Ahhhh, of course. It's executing the broadcast retry loop--and because it's busy executing the retry loop, the mainloop never gets a chance to process another message. We never see the replies to our RPC requests. We need some kind of concurrency here.

There are lots of options one might use for structuring concurrency in a distributed systems node--we could use threads, CPS, CSP, actors, promises, a hand-coded state machine/reactor, etc. We've already done a bit of callback work here, but for our purposes (writing toy servers which only run for a few seconds), we're going to use threads. It'll simplify errors and timeouts, produce more understandable stacktraces, and reduce deeply nested continuation blocks.

The change we need to make is straightforward: spawn a thread for each request the mainloop handles. The Thread.new(handler, msg) do |handler, msg| notation ensures that this thread closes over fixed values of handler and msg, rather than sharing them as the mainloop goes onto the next message.

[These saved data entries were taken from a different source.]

Source: an optimization exercise on an open RTL-to-GDS flow (aim: small area, a short achievable clock period and few clock cycles per item). Production flows keep margins and buffers that such runs may drop.
Only simulation tests tie the RTL to the original design; equivalence was not proved.

==> design.v <==
module cksum (
    input  wire        clk,
    input  wire        rst,
    input  wire        in_valid,
    output wire        in_ready,
    input  wire        first,
    input  wire        last,
    input  wire [3:0]  nbytes,
    input  wire [63:0] data,
    output reg         out_valid,
    output wire [31:0] crc,
    output wire [15:0] fl
);
    assign in_ready = 1'b1;
    reg        v_r, f_r, l_r;
    reg [3:0]  n_r;
    reg [63:0] d_r;
    always @(posedge clk) begin
        v_r <= in_valid & ~rst;
        f_r <= first;
        l_r <= last;
        n_r <= nbytes;
        d_r <= data;
    end
    function [7:0] rotl(input [7:0] x, input integer k);
        rotl = (x << k) | (x >> (8 - k));
    endfunction
    reg [31:0] c_q;
    reg [7:0]  a_q, b_q;      
    assign crc = c_q;
    assign fl  = {b_q, a_q};
    wire [3:0] n_e = v_r ? n_r : 4'd0;
    wire       f_e = v_r & f_r;
    wire [31:0] c_s = f_e ? 32'd0 : c_q;
    wire [63:0] c_e = d_r ^ {32'd0, c_s};
    reg  [63:0] w;
    integer p, j;
    always @(*) begin
        w = 64'd0;
        for (p = 0; p < 8; p = p + 1)
            for (j = 0; j <= p; j = j + 1)
                if (n_e == 8 - p + j)
                    w[8*p +: 8] = c_e[8*j +: 8];
    end
    wire [31:0] c_o = c_s >> {n_e, 3'b000};
    wire [31:0] mw;
    wire [31:0] c_n = mw ^ c_o;
    wire [148:0] cx;
    assign cx[0] = w[3] ^ w[13];
    assign cx[1] = w[4] ^ w[39];
    assign cx[2] = w[11] ^ w[12];
    assign cx[3] = w[5] ^ w[32];
    assign cx[4] = w[6] ^ w[16];
    assign cx[5] = w[7] ^ w[36];
    assign cx[6] = w[8] ^ w[37];
    assign cx[7] = w[9] ^ w[38];
    assign cx[8] = w[10] ^ w[56];
    assign cx[9] = w[19] ^ w[34];
    assign cx[10] = w[27] ^ w[54];
    assign cx[11] = w[30] ^ w[55];
    assign cx[12] = w[47] ^ cx[0];
    assign cx[13] = w[0] ^ w[35];
    assign cx[14] = w[1] ^ w[14];
    assign cx[15] = w[2] ^ w[15];
    assign cx[16] = w[31] ^ w[61];
    assign cx[17] = w[17] ^ w[63];
    assign cx[18] = w[20] ^ w[40];
    assign cx[19] = w[21] ^ w[41];
    assign cx[20] = w[22] ^ w[42];
    assign cx[21] = w[23] ^ w[43];
    assign cx[22] = w[24] ^ w[44];
    assign cx[23] = w[25] ^ w[45];
    assign cx[24] = w[26] ^ w[46];
    assign cx[25] = w[48] ^ w[60];
    assign cx[26] = w[49] ^ cx[3];
    assign cx[27] = w[50] ^ w[57];
    assign cx[28] = w[51] ^ w[59];
    assign cx[29] = w[33] ^ w[58];
    assign cx[30] = w[62] ^ cx[5];
    assign cx[31] = cx[2] ^ cx[19];
    assign cx[32] = w[13] ^ cx[1];
    assign cx[33] = w[18] ^ w[29];
    assign cx[34] = w[28] ^ cx[24];
    assign cx[35] = w[52] ^ cx[9];
    assign cx[36] = w[63] ^ cx[6];
    assign cx[37] = cx[10] ^ cx[26];
    assign cx[38] = cx[11] ^ cx[25];
    assign cx[39] = w[5] ^ cx[18];
    assign cx[40] = w[12] ^ cx[21];
    assign cx[41] = w[15] ^ cx[4];
    assign cx[42] = w[35] ^ cx[7];
    assign cx[43] = w[53] ^ cx[8];
    assign cx[44] = w[3] ^ w[11];
    assign cx[45] = w[8] ^ w[62];
    assign cx[46] = w[9] ^ cx[17];
    assign cx[47] = w[16] ^ w[25];
    assign cx[48] = w[19] ^ cx[1];
    assign cx[49] = w[21] ^ cx[22];
    assign cx[50] = w[22] ^ cx[23];
    assign cx[51] = w[24] ^ cx[16];
    assign cx[52] = w[28] ^ w[34];
    assign cx[53] = w[32] ^ cx[14];
    assign cx[54] = w[33] ^ cx[15];
    assign cx[55] = w[39] ^ w[58];
    assign cx[56] = w[60] ^ cx[13];
    assign cx[57] = w[61] ^ cx[20];
    assign cx[58] = cx[36] ^ cx[37];
    assign cx[59] = w[1] ^ cx[31];
    assign cx[60] = w[2] ^ w[10];
    assign cx[61] = w[4] ^ w[23];
    assign cx[62] = w[6] ^ cx[14];
    assign cx[63] = w[7] ^ w[44];
    assign cx[64] = w[14] ^ cx[27];
    assign cx[65] = w[17] ^ w[37];
    assign cx[66] = w[18] ^ w[38];
    assign cx[67] = w[20] ^ cx[40];
    assign cx[68] = w[26] ^ cx[33];
    assign cx[69] = w[29] ^ cx[10];
    assign cx[70] = w[31] ^ w[52];
    assign cx[71] = w[34] ^ cx[55];
    assign cx[72] = w[36] ^ cx[4];
    assign cx[73] = w[41] ^ cx[29];
    assign cx[74] = w[45] ^ w[54];
    assign cx[75] = w[46] ^ cx[2];
    assign cx[76] = w[47] ^ cx[58];
    assign cx[77] = w[49] ^ w[59];
    assign cx[78] = w[51] ^ cx[13];
    assign cx[79] = w[53] ^ cx[4];
    assign cx[80] = w[56] ^ cx[12];
    assign cx[81] = w[57] ^ cx[7];
    assign cx[82] = w[57] ^ cx[22];
    assign cx[83] = cx[8] ^ cx[48];
    assign cx[84] = cx[12] ^ cx[27];
    assign cx[85] = cx[15] ^ cx[35];
    assign cx[86] = cx[16] ^ cx[43];
    assign cx[87] = cx[28] ^ cx[32];
    assign cx[88] = w[0] ^ cx[6];
    assign cx[89] = w[0] ^ cx[87];
    assign cx[90] = w[2] ^ cx[32];
    assign cx[91] = w[4] ^ w[43];
    assign cx[92] = w[6] ^ w[62];
    assign cx[93] = w[7] ^ w[55];
    assign cx[94] = w[8] ^ w[42];
    assign cx[95] = w[9] ^ cx[38];
    assign cx[96] = w[11] ^ w[30];
    assign cx[97] = w[12] ^ cx[17];
    assign cx[98] = w[17] ^ cx[35];
    assign cx[99] = w[18] ^ cx[30];
    assign cx[100] = w[18] ^ cx[77];
    assign cx[101] = w[19] ^ cx[67];
    assign cx[102] = w[20] ^ cx[45];
    assign cx[103] = w[28] ^ cx[50];
    assign cx[104] = w[29] ^ cx[34];
    assign cx[105] = w[31] ^ w[39];
    assign cx[106] = w[32] ^ cx[46];
    assign cx[107] = w[35] ^ w[40];
    assign cx[108] = w[37] ^ w[50];
    assign cx[109] = w[38] ^ cx[6];
    assign cx[110] = w[40] ^ w[43];
    assign cx[111] = w[41] ^ cx[38];
    assign cx[112] = w[48] ^ cx[29];
    assign cx[113] = w[52] ^ cx[47];
    assign cx[114] = w[53] ^ cx[31];
    assign cx[115] = w[54] ^ cx[3];
    assign cx[116] = w[55] ^ cx[34];
    assign cx[117] = w[56] ^ cx[0];
    assign cx[118] = w[58] ^ cx[49];
    assign cx[119] = w[59] ^ cx[15];
    assign cx[120] = w[60] ^ cx[42];
    assign cx[121] = cx[0] ^ cx[70];
    assign cx[122] = cx[1] ^ cx[52];
    assign cx[123] = cx[2] ^ cx[23];
    assign cx[124] = cx[5] ^ cx[62];
    assign cx[125] = cx[8] ^ cx[39];
    assign cx[126] = cx[9] ^ cx[20];
    assign cx[127] = cx[9] ^ cx[105];
    assign cx[128] = cx[11] ^ cx[18];
    assign cx[129] = cx[12] ^ cx[28];
    assign cx[130] = cx[13] ^ cx[54];
    assign cx[131] = cx[14] ^ cx[30];
    assign cx[132] = cx[21] ^ cx[66];
    assign cx[133] = cx[23] ^ cx[37];
    assign cx[134] = cx[25] ^ cx[42];
    assign cx[135] = cx[26] ^ cx[86];
    assign cx[136] = cx[31] ^ cx[39];
    assign cx[137] = cx[33] ^ cx[56];
    assign cx[138] = cx[41] ^ cx[73];
    assign cx[139] = cx[44] ^ cx[53];
    assign cx[140] = cx[50] ^ cx[82];
    assign cx[141] = cx[51] ^ cx[79];
    assign cx[142] = cx[56] ^ cx[118];
    assign cx[143] = cx[57] ^ cx[81];
    assign cx[144] = cx[59] ^ cx[102];
    assign cx[145] = cx[60] ^ cx[74];
    assign cx[146] = cx[63] ^ cx[85];
    assign cx[147] = cx[80] ^ cx[141];
    assign cx[148] = cx[88] ^ cx[125];
    assign mw[0] = w[10] ^ cx[1] ^ cx[10] ^ cx[42] ^ cx[72] ^ cx[98] ^ cx[112] ^ cx[128] ^ cx[139];
    assign mw[1] = w[31] ^ w[55] ^ cx[5] ^ cx[43] ^ cx[65] ^ cx[100] ^ cx[122] ^ cx[130] ^ cx[136];
    assign mw[2] = w[40] ^ cx[27] ^ cx[59] ^ cx[72] ^ cx[109] ^ cx[115] ^ cx[117] ^ cx[126] ^ cx[137];
    assign mw[3] = cx[11] ^ cx[65] ^ cx[73] ^ cx[78] ^ cx[90] ^ cx[101] ^ cx[124] ^ cx[143];
    assign mw[4] = w[42] ^ cx[49] ^ cx[71] ^ cx[119] ^ cx[121] ^ cx[131] ^ cx[132] ^ cx[148];
    assign mw[5] = cx[19] ^ cx[36] ^ cx[48] ^ cx[79] ^ cx[110] ^ cx[119] ^ cx[120] ^ cx[139] ^ cx[140];
    assign mw[6] = w[23] ^ w[27] ^ w[35] ^ cx[3] ^ cx[24] ^ cx[57] ^ cx[62] ^ cx[111] ^ cx[123] ^ cx[146];
    assign mw[7] = w[27] ^ w[45] ^ w[49] ^ cx[30] ^ cx[34] ^ cx[67] ^ cx[94] ^ cx[130] ^ cx[147];
    assign mw[8] = w[46] ^ w[48] ^ cx[6] ^ cx[30] ^ cx[46] ^ cx[47] ^ cx[49] ^ cx[52] ^ cx[53] ^ cx[69] ^ cx[84] ^ cx[91];
    assign mw[9] = w[1] ^ w[39] ^ w[44] ^ w[51] ^ cx[18] ^ cx[44] ^ cx[68] ^ cx[72] ^ cx[76] ^ cx[85] ^ cx[103];
    assign mw[10] = w[23] ^ cx[5] ^ cx[53] ^ cx[71] ^ cx[104] ^ cx[108] ^ cx[114] ^ cx[145];
    assign mw[11] = w[24] ^ cx[11] ^ cx[20] ^ cx[54] ^ cx[69] ^ cx[75] ^ cx[107] ^ cx[109] ^ cx[129];
    assign mw[12] = w[14] ^ w[36] ^ cx[7] ^ cx[40] ^ cx[47] ^ cx[70] ^ cx[80] ^ cx[111] ^ cx[122];
    assign mw[13] = w[14] ^ w[15] ^ w[26] ^ w[29] ^ w[42] ^ w[48] ^ cx[32] ^ cx[65] ^ cx[82] ^ cx[107] ^ cx[135];
    assign mw[14] = w[36] ^ w[62] ^ cx[64] ^ cx[66] ^ cx[96] ^ cx[110] ^ cx[133] ^ cx[138];
    assign mw[15] = w[42] ^ cx[28] ^ cx[63] ^ cx[97] ^ cx[108] ^ cx[116] ^ cx[127] ^ cx[138];
    assign mw[16] = w[11] ^ w[43] ^ cx[29] ^ cx[33] ^ cx[74] ^ cx[83] ^ cx[94] ^ cx[95] ^ cx[124] ^ cx[129];
    assign mw[17] = w[14] ^ w[57] ^ cx[16] ^ cx[75] ^ cx[77] ^ cx[91] ^ cx[95] ^ cx[146] ^ cx[148];
    assign mw[18] = w[44] ^ w[45] ^ w[58] ^ cx[41] ^ cx[84] ^ cx[120] ^ cx[135] ^ cx[144];
    assign mw[19] = w[21] ^ cx[4] ^ cx[30] ^ cx[57] ^ cx[64] ^ cx[75] ^ cx[89] ^ cx[106] ^ cx[112] ^ cx[145];
    assign mw[20] = w[22] ^ w[30] ^ w[46] ^ cx[41] ^ cx[76] ^ cx[87] ^ cx[99] ^ cx[101] ^ cx[134];
    assign mw[21] = w[1] ^ w[7] ^ w[50] ^ cx[12] ^ cx[16] ^ cx[52] ^ cx[58] ^ cx[61] ^ cx[96] ^ cx[142];
    assign mw[22] = w[3] ^ w[16] ^ w[30] ^ w[50] ^ cx[2] ^ cx[28] ^ cx[39] ^ cx[45] ^ cx[51] ^ cx[55] ^ cx[60] ^ cx[69] ^ cx[98] ^ cx[103];
    assign mw[23] = w[25] ^ cx[28] ^ cx[34] ^ cx[61] ^ cx[92] ^ cx[106] ^ cx[114] ^ cx[121] ^ cx[128] ^ cx[137];
    assign mw[24] = cx[17] ^ cx[20] ^ cx[68] ^ cx[71] ^ cx[93] ^ cx[134] ^ cx[136] ^ cx[147];
    assign mw[25] = w[34] ^ cx[21] ^ cx[29] ^ cx[93] ^ cx[100] ^ cx[113] ^ cx[117] ^ cx[143] ^ cx[144];
    assign mw[26] = w[26] ^ w[59] ^ cx[40] ^ cx[43] ^ cx[45] ^ cx[46] ^ cx[64] ^ cx[90] ^ cx[126] ^ cx[142];
    assign mw[27] = w[33] ^ w[61] ^ cx[3] ^ cx[17] ^ cx[35] ^ cx[38] ^ cx[41] ^ cx[89] ^ cx[132] ^ cx[140];
    assign mw[28] = cx[7] ^ cx[22] ^ cx[24] ^ cx[38] ^ cx[44] ^ cx[61] ^ cx[86] ^ cx[99] ^ cx[133];
    assign mw[29] = w[33] ^ cx[27] ^ cx[51] ^ cx[76] ^ cx[83] ^ cx[92] ^ cx[116] ^ cx[123];
    assign mw[30] = w[5] ^ w[30] ^ w[54] ^ cx[78] ^ cx[83] ^ cx[84] ^ cx[97] ^ cx[104] ^ cx[113] ^ cx[131];
    assign mw[31] = w[10] ^ w[16] ^ w[53] ^ cx[12] ^ cx[36] ^ cx[54] ^ cx[68] ^ cx[78] ^ cx[81] ^ cx[115] ^ cx[127];
    wire [7:0] a_in = f_e ? 8'hFF : a_q;
    wire [7:0] b_in = f_e ? 8'hFF : b_q;
    wire [7:0] dm [0:7];
    genvar g;
    generate
        for (g = 0; g < 8; g = g + 1) begin : msk
            assign dm[g] = (n_e > g) ? d_r[8*g +: 8] : 8'd0;
        end
    endgenerate
    localparam N1 = 9, N2 = 15;
    wire [8*(3*N1)-1:0] q1;
    wire [8*(3*N2)-1:0] q2;
    wire [7:0] a_n, b_n;
    assign q1[0 +: 8] = a_in;
    generate
        for (g = 0; g < 8; g = g + 1) begin : op1
            assign q1[8*(g + 1) +: 8] = dm[g];
        end
        for (g = 0; g < N1 - 2; g = g + 1) begin : csa1
            wire [7:0] x = q1[8*(3*g) +: 8];
            wire [7:0] y = q1[8*(3*g + 1) +: 8];
            wire [7:0] z = q1[8*(3*g + 2) +: 8];
            wire [7:0] c = (x & y) | (x & z) | (y & z);
            assign q1[8*(N1 + 2*g) +: 8]     = x ^ y ^ z;
            assign q1[8*(N1 + 2*g + 1) +: 8] = {c[6:0], c[7]};
        end
    endgenerate
    wire [8:0] t1 = {1'b0, q1[8*(3*(N1-2)) +: 8]} + {1'b0, q1[8*(3*(N1-2)+1) +: 8]};
    assign a_n = t1[7:0] + {7'd0, t1[8]};
    assign q2[8*0  +: 8] = b_in;
    assign q2[8*1  +: 8] = n_e[3] ? rotl(a_n, 3) : (n_e[0] ? a_n : 8'd0);
    assign q2[8*2  +: 8] = n_e[1] ? rotl(a_n, 1) : 8'd0;
    assign q2[8*3  +: 8] = n_e[2] ? rotl(a_n, 2) : 8'd0;
    assign q2[8*4  +: 8] = ~dm[1];
    assign q2[8*5  +: 8] = ~rotl(dm[2], 1);
    assign q2[8*6  +: 8] = ~dm[3];
    assign q2[8*7  +: 8] = ~rotl(dm[3], 1);
    assign q2[8*8  +: 8] = ~rotl(dm[4], 2);
    assign q2[8*9  +: 8] = ~dm[5];
    assign q2[8*10 +: 8] = ~rotl(dm[5], 2);
    assign q2[8*11 +: 8] = ~rotl(dm[6], 1);
    assign q2[8*12 +: 8] = ~rotl(dm[6], 2);
    assign q2[8*13 +: 8] = ~rotl(dm[7], 3);
    assign q2[8*14 +: 8] = dm[7];
    generate
        for (g = 0; g < N2 - 2; g = g + 1) begin : csa2
            wire [7:0] x = q2[8*(3*g) +: 8];
            wire [7:0] y = q2[8*(3*g + 1) +: 8];
            wire [7:0] z = q2[8*(3*g + 2) +: 8];
            wire [7:0] c = (x & y) | (x & z) | (y & z);
            assign q2[8*(N2 + 2*g) +: 8]     = x ^ y ^ z;
            assign q2[8*(N2 + 2*g + 1) +: 8] = {c[6:0], c[7]};
        end
    endgenerate
    wire [8:0] t2 = {1'b0, q2[8*(3*(N2-2)) +: 8]} + {1'b0, q2[8*(3*(N2-2)+1) +: 8]};
    assign b_n = t2[7:0] + {7'd0, t2[8]};
    always @(posedge clk) begin
        if (rst)
            out_valid <= 1'b0;
        else
            out_valid <= v_r & l_r;
        c_q <= c_n;
        a_q <= a_n;
        b_q <= b_n;
    end
endmodule
==> run.sh <==
#!/bin/bash
# synth_recipe.tcl (not shown) runs the flow's synth.tcl, then flattens the netlist and writes it again
# the make line also repeats each setting of config.mk as NAME=value (left out here)
make -C /OpenROAD-flow-scripts/flow DESIGN_CONFIG=/design/flow/config.mk WORK_HOME=/design/flow/orfs CLKGATE_MAP_FILE= SYNTH_SCRIPT=/design/flow/synth_recipe.tcl finish
==> config.mk <==
export PLATFORM = sky130hd
export DESIGN_NAME = cksum
export DESIGN_NICKNAME = cksum
export VERILOG_FILES = /design/flow/design.v
export SDC_FILE = /design/flow/constraint.sdc
export NUM_CORES = 4
export LEC_CHECK = 0
export CAP_MARGIN = 20
export CORE_MARGIN = 2
export CORE_UTILIZATION = 40
export SLEW_MARGIN = 20
==> constraint.sdc <==
create_clock -name core_clock -period 38.0 [get_ports {clk}]
set_input_delay 7.6000 -clock core_clock [delete_from_list [all_inputs] [get_ports {clk}]]
set_output_delay 7.6000 -clock core_clock [all_outputs]
set_load 0.01 [all_outputs]
==> impl_metrics.yaml, run 1 <==
critical_path:
  endpoint_kind: "flip-flop"
  required_ns: 38.36
  startpoint_type: "flip-flop"
  critPathMaxFanout: 23
  critical_path.most_common_cell: "fa_1"
  cp.arrival_ns: 13.49
  crit_type: "flip-flop to flip-flop"
  critical-path-slowest-cell: "dfxtp_1"
  slowest_delay_ns: 0.89
global_routing:
  gr-total-overflow: 0
  grt_max_degree: 58
  grt_pass1_vias: 13500
  grt_pass1_wl_um: 99600
  antenna_found_initial: 0
  grt.total_usage_pct: 34.3
floorplanning:
  chipWidth_um: 205
  initial_core_util_pct: 40.6
  io_pins: 123
  dieHeight_um: 205
  die_area_mm2: 0.0419
  core_mm2: 0.0397
  num_rows: 73
synth:
  seq_area_frac_synth_pct: 14.9
  synth_nets: 1955
  ys_warn_count: 1
  ys_async_sr_fraction_pct: 0
  netlist_instances: 1700
  synth_edf_count: 0
  ys.flop_type: "dfxtp_1"
  avgSynthCellArea_um2: 9.48
  synth_cell_type_count: 97
  ys_ff_latch: 120
  syn-cell-area_mm2: 0.0161
worst_hold_path:
  hold_path_class: "flip-flop to flip-flop"
placement:
  place_area_mm2: 0.0177
  place_congestion: 1.03
  dp_hpwl_um: 58200
  place_ws_ns: 25.05
  port_buffers: 121
routing:
  drt-initial-drc-count: 2056
  via_count: 13600
  antenna_left: 0
  drtPass1Iterations: 8
  drc_errors: 0
  wl_per_cell_um: 30.3
  drt-total-wl_um: 70700
  viasPerCell: 5.85
clocking:
  cts_resized: 0
  cts_made_buffers: 17
  cts_sinks: 120
  clkTransAtPathRegs_ns: 0.06
  clock_latency_ns: 0.48
  cts_setup_buffers: 0
  cts_tree: "built"
  root_buffer: "clkbuf_16"
  htree_levels: 4
  clockBufferDepth: 2
  hold_buffers: 0
finish:
  fillers: 3838
  syn_to_final_growth_pct: 13.8
  multi_input_area_mm2: 0.0124
  seq_area_mm2: 0.00240
  stdcell_area_mm2: 0.0183
  drive_gt1_share_pct: 8.93
  fin_nets: 2044
sta:
  tightest_slew_ns: 1.18
  fin_crit_sh_pct: 34.5
  fin_skew_ns: 0.0193
  layout_min_cycle_time_ns: 13.12
  fmax_mhz: 76.2
  tns_ns: 0
  rsz0062_at_grt: "false"
  slew_violations: 0
  maxSlewHeadroom_pct: 21.1
  hold_viol: 0
  setup_viol: 0
  finalWorstSetupSlack_ns: 24.88
outcome:
  status: "complete, no violations"
job:
  maxCapViolations: 0
[cells in the mapped netlist (8+ instances only)]
| library cell | instances | area share, % |
|---|---|---|
| o21bai_1 | 8 | 0.37 |
| buf_4 | 21 | 0.98 |
| inv_1 | 218 | 5.1 |
| fa_1 | 158 | 20 |
| a21oi_1 | 46 | 1.4 |
| o221ai_1 | 9 | 0.49 |
| a22oi_1 | 35 | 1.6 |
| o211ai_1 | 8 | 0.37 |
| clkbuf_1 | 22 | 0.51 |
| nand3_1 | 8 | 0.25 |
| nor3_1 | 10 | 0.31 |
| and2_1 | 20 | 0.78 |
| xor2_2 | 12 | 1.2 |
| nor2b_1 | 8 | 0.31 |
| xor2_1 | 112 | 6.1 |
| and3_1 | 12 | 0.47 |
| xnor3_1 | 21 | 2.9 |
| xnor2_1 | 284 | 15 |
| buf_2 | 19 | 0.59 |
| o22ai_1 | 65 | 2.5 |
| xnor2_2 | 27 | 2.7 |
| buf_6 | 10 | 0.70 |
| a222oi_1 | 8 | 0.50 |
| nand2_1 | 102 | 2.4 |
| nor2_1 | 87 | 2.0 |
| nand2b_1 | 17 | 0.66 |
| a21boi_1 | 26 | 1.2 |
| dfxtp_1 | 120 | 15 |
| o21ai_0 | 28 | 0.87 |
| ha_1 | 24 | 1.9 |
[sequential cells by signal, summed over array words and instances, names as in the netlist]
| name | cells |
|---|---|
| a_q | 8 |
| b_q | 8 |
| c_q | 32 |
| d_r | 64 |
| f_r | 1 |
| l_r | 1 |
| n_r | 4 |
| out_valid | 1 |
| v_r | 1 |
[critical path, delay by kind of cell, from the launching register on]
kind | cells | cell delay, ns
flip-flops | 1 | 0.89
XOR/XNOR | 3 | 0.81
AO/OA/AOI/OAI | 8 | 1.22
adder cells (fa/ha/maj) | 16 | 6.79
buffers and inverters | 3 | 0.15
AND/OR/NAND/NOR | 19 | 3.10
[cell usage in the layout (no fill, tap or decap), types with 6 or more instances in the layout]
master / Yosys / routed
o211ai_1: 8 / 8
a211oi_1: 6 / 6
xor2_1: 112 / 112
a22oi_1: 35 / 35
xor2_2: 12 / 12
a21oi_1: 46 / 46
o221ai_1: 9 / 9
inv_1: 218 / 218
o21ai_0: 28 / 28
fa_1: 158 / 158
nor3_1: 10 / 10
ha_1: 24 / 24
clkbuf_16: 0 / 17
nor2_1: 87 / 87
nand3_1: 8 / 8
a21boi_1: 26 / 26
xnor3_1: 21 / 21
and2_1: 20 / 19
a21o_1: 6 / 6
o21ai_1: 6 / 6
nand2b_1: 17 / 17
xnor2_2: 27 / 27
buf_4: 21 / 23
nor2b_1: 8 / 8
o21bai_1: 8 / 8
clkdlybuf4s50_1: 0 / 121
nand2_1: 102 / 102
o22ai_1: 65 / 65
a222oi_1: 8 / 8
and3_1: 12 / 12
xnor2_1: 284 / 284
dfxtp_1: 120 / 119
[path summary, 6_finish.rpt]
check / start / to / slack (ns) / cells past startpoint
worst max-delay path: n_r[2] / b_q[7] / 24.88 / 49
worst max register to register: n_r[2] / b_q[7] / 24.88 / 49
worst min-delay path: l_r / out_valid / 0.46 / 1
worst min register to register: l_r / out_valid / 0.46 / 1
[kinds of logic after synthesis]
logic type | count (synthesis) | share of synthesized area [%]
flops | 120 | 14.9
simple gates | 294 | 9.03
other cells | 1 | 0.0233
xor+xnor | 465 | 29.8
mux | 8 | 0.590
compound gates | 337 | 16.3
buf+inv | 293 | 7.92
fa+ha+maj | 182 | 21.5
[layer usage]
| metal | global-route usage (%) | up-vias | routed length [µm] |
|---|---|---|---|
| met5 | 0 | - | 0 |
| met4 | 12.2 | 0 | 2630 |
| met3 | 8.83 | 154 | 8280 |
| met2 | 48.6 | 947 | 28800 |
| met1 | 49.9 | 6777 | 31000 |
| li1 | - | 5739 | - |
[per-stage QoR]
step                      std cells  hold WS [ns]  util (%)
after floorplan                1700         0.438         -
after global placement         2294         0.448      44.6
after detailed placement       2294         0.464      44.6
after CTS                      2326         0.473      46.1
after global routing           2327         0.474      46.2
final                          2329         0.462      46.2
[layout make-up]
cell class,count,area share [%]
clock buffer,18,2.39
multi-input combinational,1287,67.8
clock inverter,14,1.02
timing repair buffer,145,7.58
tap,525,3.58
antenna,2,0.0273
inverter,218,4.46
sequential,120,13.1
Testbench counts, summed over its fixed seeds: cycles 52,989, bytes 403,081.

  # Loops, processing messages from STDIN
  def main!
    ...

      # Actually handle message
      Thread.new(handler, msg) do |handler, msg|
        begin
          handler.call msg
        rescue => e
          log "Exception handling #{msg}:\n#{e.full_message}"
        end
      end
    end
  end

Let's see what happens:

$ ./maelstrom test -w broadcast --bin broadcast.rb --time-limit 20 --topology tree4 --nemesis partition
...
 :net {:stats {:all {:send-count 1277,
                     :recv-count 734,
                     :msg-count 1277,
                     :msgs-per-op 11.104348},
               :clients {:send-count 250,
                         :recv-count 250,
                         :msg-count 250},
               :servers {:send-count 1027,
                         :recv-count 484,
                         :msg-count 1027,
                         :msgs-per-op 8.930435}},
 :workload {...
            :valid? true,
            :lost-count 0,
            :lost (),
            :stable-count 53,
            :stale-count 37,
            :stable-latencies {0 0,
                   0.5 4601,
                   0.95 14575,
                   0.99 15849,
                   1 15849},
            :attempt-count 53,

Success! None of our broadcast messages were lost, thanks to the retry loop. Our latency distribution is much higher, of course: it takes longer for messages to propagate when the network is partitioned. Likewise, we exchange more messages per broadcast: it took ~18 messages to replicate a single broadcast to five nodes, because we had to keep retrying while partitions were active.

This sums up our work with broadcast systems. Next, we'll look at merging updates to different nodes by using CRDTs.